How you spend that limited attention shapes many of your experiences, and those experiences go a long way in shaping who you are. Think of it, if so much of what you say and do has is based on what you know and how your preference functions are shaped, then it’s a major concern.
Who would you trust with decisions about what you’re to become next year, the year after, and ten years from now?
Maybe the answer is Facebook. Maybe you should trust Facebook to figure it out? I don’t know. It’s a pretty gnarly problem.
When are we at now
In some ways, it’s 2000 all over again. Some have migrated to gated communities governed by similar, rickety, structures we all tried during the Online Community Of Interest (OCOI) era pre-newsfeed. Lots of benevolent dictator / moderators. Same old spammers who infiltrate, scrape, and hit you spam. If it’s not relevant to you, it’s spam. We’ve been here before. We’re there again.
Slack, which is really an evolution of dalnet/mirc with a web interface, is one such environment. Much of the old #measure / #msure and tech communities have migrated behind closed doors. I don’t know everything that I’m missing out there, but I know for sure that many people are missing a lot of what’s going on. Discord is another place. And forum software, truly the coral of the Internet, hasn’t gone away.
In other ways, it’s still 2015. Facebook is a large percentage of the Internet and sucks up massive amounts of humanities attention and effort.

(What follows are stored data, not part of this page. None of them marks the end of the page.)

File: src/rtl/cft_pkg.sv
// Purpose: Shared constants for the flush and track-format task-file pair.
// Assumes: 8-bit task-file registers, one shared clock.
// Notes: Host register map is reached over AXI4-Lite.
package cft_pkg;
  // Command codes
  localparam logic [7:0] CMD_FLUSH = 8'hE7;
  localparam logic [7:0] CMD_FLUSH_EXT = 8'hEA;
  localparam logic [7:0] CMD_FMT_TRACK = 8'h50;
  // Completion and reset values
  localparam logic [7:0] STAT_GOOD = 8'h50;
  localparam logic [7:0] STAT_RESET = 8'h50;
  localparam logic [7:0] DEV_RESET = 8'hA0;
  // Status, error and device bit positions
  localparam int ST_BUSY = 7;
  localparam int ST_RDY = 6;
  localparam int ST_DSC = 4;
  localparam int ST_ERR = 0;
  localparam int ER_IDN = 4;
  localparam int ER_ABT = 2;
  localparam int DEV_L = 6;
  // Task-file register addresses
  localparam logic [2:0] TF_ERR = 3'h1;
  localparam logic [2:0] TF_COUNT = 3'h2;
  localparam logic [2:0] TF_LOW = 3'h3;
  localparam logic [2:0] TF_MID = 3'h4;
  localparam logic [2:0] TF_HIGH = 3'h5;
  localparam logic [2:0] TF_DEV = 3'h6;
  localparam logic [2:0] TF_CMD = 3'h7;
  // Host register byte offsets and bit positions
  localparam logic [4:0] REG_CMD = 5'h00;
  localparam logic [4:0] REG_ADDR = 5'h04;
  localparam logic [4:0] REG_CTRL = 5'h08;
  localparam logic [4:0] REG_STATUS = 5'h0C;
  localparam logic [4:0] REG_RESULT = 5'h10;
  localparam logic [4:0] REG_IRQ = 5'h14;
  localparam logic [4:0] REG_MASK = 5'h18;
  localparam int CTRL_L = 0;
  localparam int CTRL_GO = 1;
  localparam int IRQ_DONE = 0;
  localparam int IRQ_FAIL = 1;
  // Host sequence steps
  localparam logic [3:0] STEP_CMD = 4'h4;
  localparam logic [3:0] STEP_STAT = 4'h5;
  localparam logic [3:0] STEP_ERR = 4'h6;
  localparam logic [3:0] STEP_LAST = 4'hA;
  typedef enum logic [1:0] {
    DS_IDLE = 2'b00,
    DS_FLUSH = 2'b01,
    DS_FMT = 2'b10,
    DS_WAIT = 2'b11
  } cft_dstate_t;
  typedef enum logic [1:0] {
    HS_IDLE = 2'b00,
    HS_ISSUE = 2'b01,
    HS_WAIT = 2'b10
  } cft_hstate_t;
endpackage
`config.mk`:
```
export PLATFORM = sky130hd
export DESIGN_NAME = sss_top
export DESIGN_NICKNAME = d
export VERILOG_FILES = /design/src/hw/sss_pkg.sv /design/src/hw/sss_top.sv /design/src/hw/sss_rx_fifo.sv /design/src/hw/sss_clk_gen.sv
export VERILOG_INCLUDE_DIRS = /design/src /design/src/hw
export SDC_FILE = /design/constraint.sdc
export NUM_CORES = 1
export LEC_CHECK = 0
export BUFFER_PORTS_ARGS = -buffer_cell sky130_fd_sc_hd__buf_4
export CORE_UTILIZATION = 53
export DETAILED_ROUTE_END_ITERATION = 10
export PLACE_DENSITY = 0.75
export SLEW_MARGIN = 10
export SYNTH_ARGS = -nofsm -noshare
export SYNTH_HDL_FRONTEND = slang
export SYNTH_SLANG_ARGS = --single-unit
```
`constraint.sdc`:
```
create_clock -name mclk -period 6 [get_ports mclk]
set_input_delay 1.2 -clock mclk [delete_from_list [all_inputs] [get_ports mclk]]
set_output_delay 1.2 -clock mclk [all_outputs]
set_load 0.02 [all_outputs]
```
$ cat src/logic/nfsc_map.vh
// constants for the flash status and signature host controller
`ifndef NFSC_MAP_VH
`define NFSC_MAP_VH
// =====================================================
// apb register offsets (byte addresses)
`define NFSC_REG_CTRL      12'h000
`define NFSC_REG_CMD       12'h004
`define NFSC_REG_STATUS    12'h008
`define NFSC_REG_SIG       12'h00C
`define NFSC_REG_GEOM      12'h010
`define NFSC_REG_IRQ_STAT  12'h014
`define NFSC_REG_IRQ_MASK  12'h018
// =====================================================
// control register fields
`define NFSC_CTRL_WP_EN    0
`define NFSC_CTRL_CACHE    1
// command codes written to the cmd register
`define NFSC_OP_STATUS     2'h1
`define NFSC_OP_SIG        2'h2
// =====================================================
// flash command and address codes
`define NFSC_FL_STATUS     8'h70
`define NFSC_FL_SIG        8'h90
`define NFSC_FL_SIG_ADDR   8'h00
`define NFSC_SIG_ITEMS     3'h4
// =====================================================
// status word bit positions
`define NFSC_SB_UNPROT     7
`define NFSC_SB_ENG_CACHE  6
`define NFSC_SB_IDLE       5
`define NFSC_SB_PRIOR_FAIL 1
`define NFSC_SB_OP_FAIL    0
`define NFSC_SB_USED_MASK  8'hE3
// =====================================================
// interrupt status bits
`define NFSC_IRQ_DONE      0
`define NFSC_IRQ_FAIL      1
`define NFSC_IRQ_PROT      2
// =====================================================
// strobe timing: a phase of at least 50 ns at 20 ns clock
`define NFSC_PHASE_NS      50
`define NFSC_CLK_NS        20
`define NFSC_PHASE_CYC     ((`NFSC_PHASE_NS + `NFSC_CLK_NS - 1) / `NFSC_CLK_NS)
`endif

$ cat src/logic/nfsc_sync.v
// two flip-flop synchroniser for pin inputs
`timescale 1ns/10ps
module nfsc_sync #(
  parameter W = 8
) (
  input  wire         clk,
  input  wire         rst_n,
  input  wire [W-1:0] d,
  output wire [W-1:0] q
);
  reg [W-1:0] s1_q;  // first stage, read only by second
  reg [W-1:0] s2_q;  // second stage, safe to use
  // =====================================================
  // double registration
  always @(posedge clk or negedge rst_n) begin
    if (!rst_n) begin
      s1_q <= {W{1'b0}};
      s2_q <= {W{1'b0}};
    end else begin
      s1_q <= d;
      s2_q <= s1_q;
    end
  end
  assign q = s2_q;
endmodule // nfsc_sync

$ cat src/logic/nfsc_strobe.v
// strobe phase timer: counts a fixed number of cycles after start
`timescale 1ns/10ps
`include "nfsc_map.vh"
module nfsc_strobe (
  input  wire clk,
  input  wire rst_n,
  input  wire start,
  output wire done
);
  reg [3:0] cnt_q;  // cycles left in the phase
  reg [3:0] cnt_d;
  // phase length in clocks; small enough for the four-bit counter
  localparam integer PHASE_CYC = `NFSC_PHASE_CYC;
  // =====================================================
  // down counter, done pulses when it reaches one
  always @* begin
    cnt_d = cnt_q;
    if (start) begin
      cnt_d = PHASE_CYC[3:0];
    end else if (cnt_q != 4'h0) begin
      cnt_d = cnt_q - 4'h1;
    end
  end
  always @(posedge clk or negedge rst_n) begin
    if (!rst_n) begin
      cnt_q <= 4'h0;
    end else begin
      cnt_q <= cnt_d;
    end
  end
  assign done = (cnt_q == 4'h1);
endmodule // nfsc_strobe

A lot of people still use Facebook as though it’s a news reader. Or a gaming platform. Or as an email service. Or as a publishing tool.

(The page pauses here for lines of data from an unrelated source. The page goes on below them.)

$ cat src/logic/queue_ctrl_pkg.sv
// shared constants for the command stream queue control block
package queue_ctrl_pkg;
    localparam int ADDR_W = 4;
    localparam logic [3:0] OFF_MISC_INIT = 4'h0;
    localparam logic [3:0] OFF_BASE_END = 4'h1;
    localparam logic [3:0] OFF_BUMP = 4'h2;
    localparam logic [3:0] OFF_RD_PTR = 4'h3;
    localparam logic [3:0] OFF_MIN_ADDR = 4'h4;
    localparam logic [3:0] OFF_MAX_ADDR = 4'h5;
    localparam logic [3:0] OFF_DEPTH = 4'h6;
    localparam logic [3:0] OFF_HOLES = 4'h7;
    localparam logic [3:0] OFF_CMD = 4'h8;
    localparam logic [3:0] OFF_STATUS = 4'h9;
    localparam int STRAP_LSB = 0;
    localparam int STRAP_MSB = 7;
    localparam int QUEUE_EN_BIT = 8;
    localparam int OFFSCREEN_BIT = 9;
    localparam int NO_HOLE_CNT_BIT = 10;
    localparam int FETCH_THR_LSB = 11;
    localparam int FETCH_THR_MSB = 15;
    localparam int SYNC_WR_BIT = 16;
    localparam int SYNC_RD_BIT = 17;
    localparam int PACKER_RST_BIT = 18;
    localparam int KEY_FWD_BIT = 19;
    localparam int TIMEOUT_LSB = 20;
    localparam int TIMEOUT_MSB = 26;
    localparam int TEX_BURST_BIT = 27;
    localparam logic [31:0] MISC_WR_MASK = 32'h0FFF_FF00;
    localparam int BASE_LSB = 0;
    localparam int BASE_MSB = 9;
    localparam int END_LSB = 16;
    localparam int END_MSB = 25;
    localparam logic [31:0] BASE_END_MASK = 32'h03FF_03FF;
    localparam logic [31:0] RESET_WORD = 32'h0000_0000;
    localparam logic [15:0] RESET_HALF = 16'h0000;
    localparam logic [1:0] CMD_FETCH = 2'h1;
    localparam logic [1:0] CMD_HOLE = 2'h2;
    localparam logic [1:0] CMD_PRIMARY_MEM_Q = 2'h3;
endpackage : queue_ctrl_pkg

$ cat src/logic/queue_ctrl_if.sv
// register port between host end and queue control end
`timescale 1ns/10ps
`default_nettype none
interface queue_ctrl_if;
    logic [queue_ctrl_pkg::ADDR_W-1:0] addr;
    logic [31:0] wdata;
    logic wr_stb;
    logic rd_stb;
    logic [31:0] rdata;
    logic unlock;
    modport host (output addr, output wdata, output wr_stb, output rd_stb, output unlock, input rdata);
    modport device (input addr, input wdata, input wr_stb, input rd_stb, input unlock, output rdata);
endinterface : queue_ctrl_if
`default_nettype wire

$ cat src/logic/queue_ctrl_device.sv
// command stream queue control and status registers
// Function
// - init writes dropped unless unlock bit set
// - init writes apply immediately, not queued
// - host takes care with out-of-order init writes
// - host issues single-cycle writes only
// - bits 7:0 capture strap lines at reset
// - queue enable excludes memory queue enable
// - bit 9 selects internal or offscreen store
// - bit 10 disables automatic hole counting
// - bits 15:11 hold fetch threshold
// - bits 16,17 synchronise writes and reads
// - bit 18 holds data packer in reset
// - bit 19 forwards color key writes
// - bits 26:20 hold timeout count
// - bit 27 enables texture link bursts
// - base register holds start and end pages
// - bump register shows 16-bit bump count
// - read pointer register is 32 bits
// - min and max address registers, 32 bits
// - holes register shows 16-bit hole count
// - depth register shows pending entry count
`timescale 1ns/10ps
`default_nettype none
module queue_ctrl_device (
    input wire logic core_clk_i,
    input wire logic rstn_i,
    input wire logic clk_en_i,
    queue_ctrl_if.device bus,
    input wire logic [7:0] frame_memory_data_lines_i,
    input wire logic primary_mem_queue_en_i,
    input wire logic color_key_wr_i,
    input wire logic fetch_take_i,
    input wire logic hole_fill_i,
    output logic queue_en_o,
    output logic offscreen_o,
    output logic [4:0] fetch_thr_o,
    output logic sync_wr_o,
    output logic sync_rd_o,
    output logic packer_rst_o,
    output logic key_fwd_o,
    output logic [6:0] timeout_o,
    output logic tex_burst_o,
    output logic fetch_ok_o
);
    typedef struct packed {
        logic [2:0] strap_sync;
        logic [7:0] strap_s1;
        logic [7:0] strap_s2;
        logic [31:0] misc;
        logic [31:0] base_end;
        logic [15:0] bump;
        logic [31:0] rd_ptr;
        logic [31:0] amin;
        logic [31:0] amax;
        logic [31:0] depth;
        logic [15:0] holes;
        logic [31:0] rdata;
        logic fetch_ok;
        logic key_fwd;
    } state_s;

    state_s st_r;
    state_s st_nxt;

    function automatic logic hit(input logic [3:0] a, input logic [3:0] off);
        hit = (a == off);
    endfunction : hit

    // step the read pointer one word, back to the lower bound once past the upper one
    function automatic logic [31:0] next_rd_ptr(input logic [31:0] p, input logic [31:0] lo, input logic [31:0] hi);
        logic [31:0] step;
        step = p + 32'h0000_0004;
        if (step > hi) begin
            next_rd_ptr = lo;
        end else begin
            next_rd_ptr = step;
        end
    endfunction : next_rd_ptr

    // pending entries: a filled hole adds one, a taken entry removes one, both at once cancel
    function automatic logic [31:0] next_depth(input logic [31:0] d, input logic add, input logic sub);
        next_depth = d;
        if (add && !sub) begin
            next_depth = d + 32'h0000_0001;
        end else if (sub && !add) begin
            next_depth = d - 32'h0000_0001;
        end
    endfunction : next_depth

    // read multiplexer; unmapped offsets read as zero, narrow registers zero-extend
    function automatic logic [31:0] read_word(input logic [3:0] a, input state_s s);
        read_word = 32'h0000_0000;
        if (hit(a, queue_ctrl_pkg::OFF_MISC_INIT)) begin
            read_word = s.misc;
        end else if (hit(a, queue_ctrl_pkg::OFF_BASE_END)) begin
            read_word = s.base_end;
        end else if (hit(a, queue_ctrl_pkg::OFF_BUMP)) begin
            read_word = {16'h0000, s.bump};
        end else if (hit(a, queue_ctrl_pkg::OFF_RD_PTR)) begin
            read_word = s.rd_ptr;
        end else if (hit(a, queue_ctrl_pkg::OFF_MIN_ADDR)) begin
            read_word = s.amin;
        end else if (hit(a, queue_ctrl_pkg::OFF_MAX_ADDR)) begin
            read_word = s.amax;
        end else if (hit(a, queue_ctrl_pkg::OFF_DEPTH)) begin
            read_word = s.depth;
        end else if (hit(a, queue_ctrl_pkg::OFF_HOLES)) begin
            read_word = {16'h0000, s.holes};
        end
    endfunction : read_word

    logic wr_misc;
    logic [31:0] misc_new;
    logic auto_holes;
    logic hole_add;
    logic take_ok;

    always_comb begin
        st_nxt = st_r;

        // init word write: locked writes are dropped, straps and reserved bits are kept
        wr_misc = bus.wr_stb && hit(bus.addr, queue_ctrl_pkg::OFF_MISC_INIT) && bus.unlock;
        misc_new = (bus.wdata & queue_ctrl_pkg::MISC_WR_MASK) | {24'h000000, st_r.misc[7:0]};
        // memory queue enable has priority; queue enable cannot coexist
        if (primary_mem_queue_en_i) begin
            misc_new[queue_ctrl_pkg::QUEUE_EN_BIT] = 1'b0;
        end
        auto_holes = !st_r.misc[queue_ctrl_pkg::NO_HOLE_CNT_BIT];
        if (wr_misc) begin
            st_nxt.misc = misc_new;
        end
        if (primary_mem_queue_en_i) begin
            st_nxt.misc[queue_ctrl_pkg::QUEUE_EN_BIT] = 1'b0;
        end

        // strap capture: two flops, then one load once the second flop holds the pin levels
        st_nxt.strap_s1 = frame_memory_data_lines_i;
        st_nxt.strap_s2 = st_r.strap_s1;
        st_nxt.strap_sync = {st_r.strap_sync[1:0], 1'b1};
        // applied after the write so a write in the same cycle cannot drop the straps
        if (st_r.strap_sync == 3'b011) begin
            st_nxt.misc[queue_ctrl_pkg::STRAP_MSB:queue_ctrl_pkg::STRAP_LSB] = st_r.strap_s2;
        end

        // hole counting and fetch bookkeeping
        hole_add = auto_holes && hole_fill_i;
        take_ok = fetch_take_i && st_r.fetch_ok;
        if (st_r.misc[queue_ctrl_pkg::QUEUE_EN_BIT]) begin
            if (hole_add) begin
                st_nxt.holes = st_r.holes + 16'h0001;
            end
            if (take_ok) begin
                st_nxt.rd_ptr = next_rd_ptr(st_r.rd_ptr, st_r.amin, st_r.amax);
            end
            st_nxt.depth = next_depth(st_r.depth, hole_add, take_ok);
        end

        // register writes; depth is always host-loadable for manual bumping
        if (bus.wr_stb) begin
            if (hit(bus.addr, queue_ctrl_pkg::OFF_BASE_END)) begin
                st_nxt.base_end = bus.wdata & queue_ctrl_pkg::BASE_END_MASK;
            end else if (hit(bus.addr, queue_ctrl_pkg::OFF_BUMP)) begin
                st_nxt.bump = bus.wdata[15:0];
            end else if (hit(bus.addr, queue_ctrl_pkg::OFF_RD_PTR)) begin
                st_nxt.rd_ptr = bus.wdata;
            end else if (hit(bus.addr, queue_ctrl_pkg::OFF_MIN_ADDR)) begin
                st_nxt.amin = bus.wdata;
            end else if (hit(bus.addr, queue_ctrl_pkg::OFF_MAX_ADDR)) begin
                st_nxt.amax = bus.wdata;
            end else if (hit(bus.addr, queue_ctrl_pkg::OFF_DEPTH)) begin
                st_nxt.depth = bus.wdata;
            end else if (hit(bus.addr, queue_ctrl_pkg::OFF_HOLES)) begin
                st_nxt.holes = bus.wdata[15:0];
            end
        end

        // fetch gate and readback; rdata stands only in the cycle after the strobe
        st_nxt.fetch_ok = st_r.misc[queue_ctrl_pkg::QUEUE_EN_BIT] && (st_nxt.depth != 32'h0000_0000);
        st_nxt.rdata = 32'h0000_0000;
        if (bus.rd_stb) begin
            st_nxt.rdata = read_word(bus.addr, st_r);
        end
        st_nxt.key_fwd = st_r.misc[queue_ctrl_pkg::KEY_FWD_BIT] && color_key_wr_i;
    end

    always_ff @(posedge core_clk_i or negedge rstn_i) begin
        if (!rstn_i) begin
            st_r <= '0;
        end else if (clk_en_i) begin
            st_r <= st_nxt;
        end
    end

    assign bus.rdata = st_r.rdata;
    // configuration outputs come straight from the init word flops, except key_fwd_o, a flop of bit 19 gated with color_key_wr_i
    assign queue_en_o = st_r.misc[queue_ctrl_pkg::QUEUE_EN_BIT];
    assign offscreen_o = st_r.misc[queue_ctrl_pkg::OFFSCREEN_BIT];
    assign fetch_thr_o = st_r.misc[queue_ctrl_pkg::FETCH_THR_MSB:queue_ctrl_pkg::FETCH_THR_LSB];
    assign sync_wr_o = st_r.misc[queue_ctrl_pkg::SYNC_WR_BIT];
    assign sync_rd_o = st_r.misc[queue_ctrl_pkg::SYNC_RD_BIT];
    assign packer_rst_o = st_r.misc[queue_ctrl_pkg::PACKER_RST_BIT];
    assign key_fwd_o = st_r.key_fwd;
    assign timeout_o = st_r.misc[queue_ctrl_pkg::TIMEOUT_MSB:queue_ctrl_pkg::TIMEOUT_LSB];
    assign tex_burst_o = st_r.misc[queue_ctrl_pkg::TEX_BURST_BIT];
    assign fetch_ok_o = st_r.fetch_ok;
endmodule : queue_ctrl_device
`default_nettype wire

$ cat src/flat_wrapper.sv
// flat-port wrapper written by rule: the top's interface ports become plain ports
module queue_ctrl_device_flat 
  (core_clk_i, rstn_i, clk_en_i, frame_memory_data_lines_i, primary_mem_queue_en_i, color_key_wr_i, fetch_take_i, hole_fill_i, queue_en_o, offscreen_o, fetch_thr_o, sync_wr_o, sync_rd_o, packer_rst_o, key_fwd_o, timeout_o, tex_burst_o, fetch_ok_o, bus_addr, bus_wdata, bus_wr_stb, bus_rd_stb, bus_unlock, bus_rdata);
  queue_ctrl_if bus_i ();
  input wire logic core_clk_i;
  input wire logic rstn_i;
  input wire logic clk_en_i;
  input wire logic [7:0] frame_memory_data_lines_i;
  input wire logic primary_mem_queue_en_i;
  input wire logic color_key_wr_i;
  input wire logic fetch_take_i;
  input wire logic hole_fill_i;
  output logic queue_en_o;
  output logic offscreen_o;
  output logic [4:0] fetch_thr_o;
  output logic sync_wr_o;
  output logic sync_rd_o;
  output logic packer_rst_o;
  output logic key_fwd_o;
  output logic [6:0] timeout_o;
  output logic tex_burst_o;
  output logic fetch_ok_o;
  input wire logic [$bits(bus_i.addr)-1:0] bus_addr;
  input wire logic [$bits(bus_i.wdata)-1:0] bus_wdata;
  input wire logic [$bits(bus_i.wr_stb)-1:0] bus_wr_stb;
  input wire logic [$bits(bus_i.rd_stb)-1:0] bus_rd_stb;
  input wire logic [$bits(bus_i.unlock)-1:0] bus_unlock;
  output wire logic [$bits(bus_i.rdata)-1:0] bus_rdata;
  assign bus_i.addr = bus_addr;
  assign bus_i.wdata = bus_wdata;
  assign bus_i.wr_stb = bus_wr_stb;
  assign bus_i.rd_stb = bus_rd_stb;
  assign bus_i.unlock = bus_unlock;
  assign bus_rdata = bus_i.rdata;
  queue_ctrl_device u_core (.core_clk_i(core_clk_i), .rstn_i(rstn_i), .clk_en_i(clk_en_i), .bus(bus_i), .frame_memory_data_lines_i(frame_memory_data_lines_i), .primary_mem_queue_en_i(primary_mem_queue_en_i), .color_key_wr_i(color_key_wr_i), .fetch_take_i(fetch_take_i), .hole_fill_i(hole_fill_i), .queue_en_o(queue_en_o), .offscreen_o(offscreen_o), .fetch_thr_o(fetch_thr_o), .sync_wr_o(sync_wr_o), .sync_rd_o(sync_rd_o), .packer_rst_o(packer_rst_o), .key_fwd_o(key_fwd_o), .timeout_o(timeout_o), .tex_burst_o(tex_burst_o), .fetch_ok_o(fetch_ok_o));
endmodule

What tools do you have at your disposal?
In terms of one-to-one communication, you have the instant message, the SMS, the MMS, the DM, the letter, the phone call, and the email – among others.

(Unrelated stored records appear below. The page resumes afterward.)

### config.mk
export PLATFORM = sky130hd
export DESIGN_NAME = eepec_top
export DESIGN_NICKNAME = d
export VERILOG_FILES = /design/src/eepec_pkg.sv /design/src/eepec_top.sv
export VERILOG_INCLUDE_DIRS = /design/src
export SDC_FILE = /design/constraint.sdc
export NUM_CORES = 1
export LEC_CHECK = 0
export ABC_AREA = 1
export BUFFER_PORTS_ARGS = -buffer_cell sky130_fd_sc_hd__clkbuf_2
export CAP_MARGIN = 25
export CORE_MARGIN = 10
export CORE_UTILIZATION = 27
export CTS_CLUSTER_DIAMETER = 50
export DETAILED_ROUTE_END_ITERATION = 7
export PLACE_DENSITY = 0.51
export SLEW_MARGIN = 20
export SYNTH_ARGS = -nofsm -noshare
export SYNTH_HDL_FRONTEND = slang
export SYNTH_SLANG_ARGS = --single-unit
### constraint.sdc
create_clock -name clk_in -period 1.47 [get_ports clk_in]
set_input_delay 0.147 -clock clk_in [delete_from_list [all_inputs] [get_ports clk_in]]
set_output_delay 0.147 -clock clk_in [all_outputs]
set_load 0.005 [all_outputs]
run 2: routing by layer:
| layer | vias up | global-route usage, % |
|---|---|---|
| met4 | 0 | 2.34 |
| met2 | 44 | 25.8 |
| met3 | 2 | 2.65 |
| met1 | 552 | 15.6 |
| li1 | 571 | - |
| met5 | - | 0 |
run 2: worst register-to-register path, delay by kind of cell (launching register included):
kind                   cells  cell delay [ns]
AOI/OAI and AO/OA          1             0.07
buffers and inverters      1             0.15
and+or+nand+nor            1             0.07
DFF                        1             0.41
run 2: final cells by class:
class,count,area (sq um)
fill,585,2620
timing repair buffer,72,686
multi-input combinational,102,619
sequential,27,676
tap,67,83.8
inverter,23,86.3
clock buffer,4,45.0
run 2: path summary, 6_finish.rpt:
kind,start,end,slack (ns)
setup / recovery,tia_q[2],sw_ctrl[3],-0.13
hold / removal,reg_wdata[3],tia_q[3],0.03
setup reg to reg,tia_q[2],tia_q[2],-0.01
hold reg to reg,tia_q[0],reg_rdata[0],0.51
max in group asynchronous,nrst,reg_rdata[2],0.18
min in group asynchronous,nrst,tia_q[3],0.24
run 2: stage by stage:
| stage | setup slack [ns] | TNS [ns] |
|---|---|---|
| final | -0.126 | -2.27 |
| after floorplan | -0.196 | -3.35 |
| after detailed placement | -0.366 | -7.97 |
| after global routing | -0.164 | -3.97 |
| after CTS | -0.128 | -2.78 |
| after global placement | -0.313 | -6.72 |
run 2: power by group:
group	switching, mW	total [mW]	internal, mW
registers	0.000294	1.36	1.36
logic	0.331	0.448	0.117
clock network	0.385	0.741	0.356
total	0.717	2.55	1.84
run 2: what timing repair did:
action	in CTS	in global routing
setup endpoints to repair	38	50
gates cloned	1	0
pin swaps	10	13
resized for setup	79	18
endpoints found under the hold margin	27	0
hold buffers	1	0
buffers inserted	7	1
<file path="config.mk">
export PLATFORM = sky130hd
export DESIGN_NAME = cpu_clock_gen_osc_watchdog
export DESIGN_NICKNAME = d
export VERILOG_FILES = /design/src/rtl/clk_gen_pkg.sv /design/src/rtl/clk_link_if.sv /design/src/rtl/cpu_clock_gen_osc_watchdog.sv /design/src/rtl/xtal_sync.sv /design/src/rtl/osc_watchdog.sv
export SDC_FILE = /design/constraint.sdc
export NUM_CORES = 1
export LEC_CHECK = 0
export ABC_AREA = 0
export CAP_MARGIN = 20
export CORE_MARGIN = 4
export CORE_UTILIZATION = 55
export CTS_CLUSTER_SIZE = 20
export DETAILED_ROUTE_END_ITERATION = 12
export DONT_BUFFER_PORTS = 1
export PLACE_DENSITY = 0.75
export SETUP_SLACK_MARGIN = 0.2
export SYNTH_ARGS = -nofsm -noshare
export SYNTH_HDL_FRONTEND = slang
export SYNTH_SLANG_ARGS = --single-unit
</file>
<file path="constraint.sdc">
create_clock -name ref_clk -period 7.6 [get_ports ref_clk]
set_clock_uncertainty 0.15 [all_clocks]
set_input_delay 0.76 -clock ref_clk [delete_from_list [all_inputs] [get_ports ref_clk]]
set_output_delay 0.76 -clock ref_clk [all_outputs]
set_load 0.005 [all_outputs]
</file>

In terms of many-to-many communication, you have the publisher website, the comment section, and the forum — among others.
In terms of many-to-one communication, you fundamentally have in the mailbox.
In terms of one-to-many communication, have the mass email (sort of) and the newsfeed (sort of), and the blog (sort of). In part because reach isn’t guaranteed with any of them. (Google blocks subscriptions, newsfeeds are protected, and you have to know to visit this blog).
In terms of managing your own attention, you have the burn list, the ritual, the bookmark list, the subscription, and possibly your RSS reader. And you have Facebook, Twitter, Insta, Snap, among many others.
What tools could we have at our disposal?
This is where the optimism comes in.
Remember how AOL made you feel in 1999? They were the Internet. They had that AOL keyword thing going on which linked broadcast TV to the Internet. They had search. They had their own gated version of the Internet. You got mail. It was the end of history. AOL wins. Pack it up. It’s done.
Remember how Microsoft made you feel in 2004? They had .net down. They had antitrusted their way to browser dominance. They had the OS. The Internet was theirs and it was the end of history. Microsoft wins. Pack it up. It’s done.
Think of how Facebook makes you feel in 2018. In some places in the world, they are the Internet. They have so much data. And they use it effectively and affect the world at a macroeconomic level. Facebook wins. Pack it up. It’s done.
Our response to the concentration of power and influence each time an actor gets too big is to decentralize. It’s always been this way. Dilution is the solution.
I think the answer lays, once again, in decentralization.
The tools coming up in our immediate future will be ones that are decentralized and individual.
I trust myself with my attention. I’d like to trust a machine that I trust with much of my attention. I’d personally like to hire the machine and train it myself. I’d like it for its incentives to be aligned with my own incentives.
I’m not so sure several firms, mostly out of the valley, are deserving of my trust, in part because of the track record. I don’t think our incentives are aligned.
Now maybe you do trust them and that’s just fine. But the answer to that should come down to trust. Because it’s that important.
Who do you trust to manage your attention?